Task to carry out —
Each entry needs to be retyped exactly, with nothing added or dropped.

──────── Input for this task ────────

### config.mk
export PLATFORM = sky130hd
export DESIGN_NAME = insertion_sorter_top_flat
export DESIGN_NICKNAME = d
export VERILOG_FILES = /design/src/rtl/core/isort_pkg.sv /design/src/rtl/core/isort_if.sv /design/src/rtl/core/insertion_sorter_top.sv /design/src/rtl/core/isort_cell.sv /design/src/rtl/core/isort_ctrl.sv /design/src/flat_wrapper.sv
export VERILOG_INCLUDE_DIRS = /design/src /design/src/rtl/core
export SDC_FILE = /design/constraint.sdc
export NUM_CORES = 2
export LEC_CHECK = 0
export BUFFER_PORTS_ARGS = -buffer_cell sky130_fd_sc_hd__buf_2
export CAP_MARGIN = 20
export CORE_UTILIZATION = 60
export DETAILED_ROUTE_END_ITERATION = 7
export PLACE_DENSITY_LB_ADDON = 0.2
export SYNTH_ARGS = -nofsm -noshare
export SYNTH_HDL_FRONTEND = slang
export SYNTH_SLANG_ARGS = --single-unit
### constraint.sdc
create_clock -name clk -period 14.1 [get_ports clk]
set_input_delay 0.705 -clock clk [delete_from_list [all_inputs] [get_ports clk]]
set_output_delay 0.705 -clock clk [all_outputs]
set_load 0.01 [all_outputs]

────────

Task result —
### config.mk
export PLATFORM = sky130hd
export DESIGN_NAME = insertion_sorter_top_flat
export DESIGN_NICKNAME = d
export VERILOG_FILES = /design/src/rtl/core/isort_pkg.sv /design/src/rtl/core/isort_if.sv /design/src/rtl/core/insertion_sorter_top.sv /design/src/rtl/core/isort_cell.sv /design/src/rtl/core/isort_ctrl.sv /design/src/flat_wrapper.sv
export VERILOG_INCLUDE_DIRS = /design/src /design/src/rtl/core
export SDC_FILE = /design/constraint.sdc
export NUM_CORES = 2
export LEC_CHECK = 0
export BUFFER_PORTS_ARGS = -buffer_cell sky130_fd_sc_hd__buf_2
export CAP_MARGIN = 20
export CORE_UTILIZATION = 60
export DETAILED_ROUTE_END_ITERATION = 7
export PLACE_DENSITY_LB_ADDON = 0.2
export SYNTH_ARGS = -nofsm -noshare
export SYNTH_HDL_FRONTEND = slang
export SYNTH_SLANG_ARGS = --single-unit
### constraint.sdc
create_clock -name clk -period 14.1 [get_ports clk]
set_input_delay 0.705 -clock clk [delete_from_list [all_inputs] [get_ports clk]]
set_output_delay 0.705 -clock clk [all_outputs]
set_load 0.01 [all_outputs]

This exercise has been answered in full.